Y después de pesar, coloque el mouse en una jaula limpia con una tapa sin malla en una almohadilla térmica. Dos semanas después de la cirugía, conecte los ratones a los cables de grabación y, al menos una semana después, registre las señales electrocorticográficas y electromiográficas durante 24 horas o más. Una infección exitosa se confirma por tinción de HA de las neuronas dentro de la corteza motora que rodea el sitio de inyección, lo que indica la presencia de cofilina S3D HA. La co-tinción con el marcador de neurona excitatoria CaMKII alfa indica cofilina clara S3D HA y Co-expresión alfa CaMKII bajo alto aumento.

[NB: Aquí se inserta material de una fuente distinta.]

[config.mk]
export PLATFORM = sky130hd
export DESIGN_NAME = module_operand_entry
export DESIGN_NICKNAME = d
export VERILOG_FILES = /design/src/rtl/operand_pkg.sv /design/src/rtl/module_dec_accum.sv /design/src/rtl/module_operand_entry.sv
export SDC_FILE = /design/constraint.sdc
export NUM_CORES = 1
export LEC_CHECK = 0
export ABC_AREA = 1
export BUFFER_PORTS_ARGS = -buffer_cell sky130_fd_sc_hd__buf_2
export CORE_UTILIZATION = 50
export CTS_CLUSTER_SIZE = 16
export DETAILED_ROUTE_END_ITERATION = 10
export PLACE_DENSITY = 0.76
export SLEW_MARGIN = 0
export SYNTH_ARGS = -nofsm -noshare
export SYNTH_HDL_FRONTEND = slang
export SYNTH_HIERARCHICAL = 1
export SYNTH_SLANG_ARGS = --single-unit
[constraint.sdc]
create_clock -name clk -period 2.7 [get_ports clk]
set_input_delay 0.675 -clock clk [delete_from_list [all_inputs] [get_ports clk]]
set_output_delay 0.675 -clock clk [all_outputs]
set_load 0.02 [all_outputs]
[src/rtl/operand_pkg.sv]
// Shared definitions for the operand-entry block: keypad codes and the
// entry FSM state encoding.
package operand_pkg;

    localparam logic [3:0] KEY_ENTER = 4'hA;
    localparam logic [3:0] KEY_CLEAR = 4'hC;

    typedef enum logic [1:0] {
        IDLE  = 2'd0,
        ENTRY = 2'd1,
        HOLD  = 2'd2
    } entry_state_t;

    // Digit keys are 0x0..0x9; everything above that is a command or unused.
    function automatic logic is_digit(input logic [3:0] code);
        return (code <= 4'h9);
    endfunction

endpackage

Los espectros de potencia relativa transformados en log para la vigilia, el sueño de onda lenta y el sueño paradójico muestran diferencias específicas del estado en la actividad espectral bajo inactivación de cofilina. La combinación de registro electrocorticográfico y manipulación mediada por AAV de objetivos moleculares precisos también es aplicable a múltiples regiones del cerebro y a otros subcampos de la neurociencia, como la investigación sobre la epilepsia o la memoria, además del sueño.